Type out the data below in its entirety, exactly as given.

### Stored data
▶
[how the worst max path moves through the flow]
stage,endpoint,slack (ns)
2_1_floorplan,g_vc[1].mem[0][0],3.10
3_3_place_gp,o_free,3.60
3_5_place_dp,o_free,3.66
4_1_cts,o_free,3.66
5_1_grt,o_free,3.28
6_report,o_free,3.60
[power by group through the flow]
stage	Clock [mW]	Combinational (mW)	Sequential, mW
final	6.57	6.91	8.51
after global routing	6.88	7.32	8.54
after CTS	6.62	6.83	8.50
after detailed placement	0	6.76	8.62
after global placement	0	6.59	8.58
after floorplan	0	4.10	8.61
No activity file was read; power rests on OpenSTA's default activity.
◀
### Exercise solution
[how the worst max path moves through the flow]
stage,endpoint,slack (ns)
2_1_floorplan,g_vc[1].mem[0][0],3.10
3_3_place_gp,o_free,3.60
3_5_place_dp,o_free,3.66
4_1_cts,o_free,3.66
5_1_grt,o_free,3.28
6_report,o_free,3.60
[power by group through the flow]
stage	Clock [mW]	Combinational (mW)	Sequential, mW
final	6.57	6.91	8.51
after global routing	6.88	7.32	8.54
after CTS	6.62	6.83	8.50
after detailed placement	0	6.76	8.62
after global placement	0	6.59	8.58
after floorplan	0	4.10	8.61
No activity file was read; power rests on OpenSTA's default activity.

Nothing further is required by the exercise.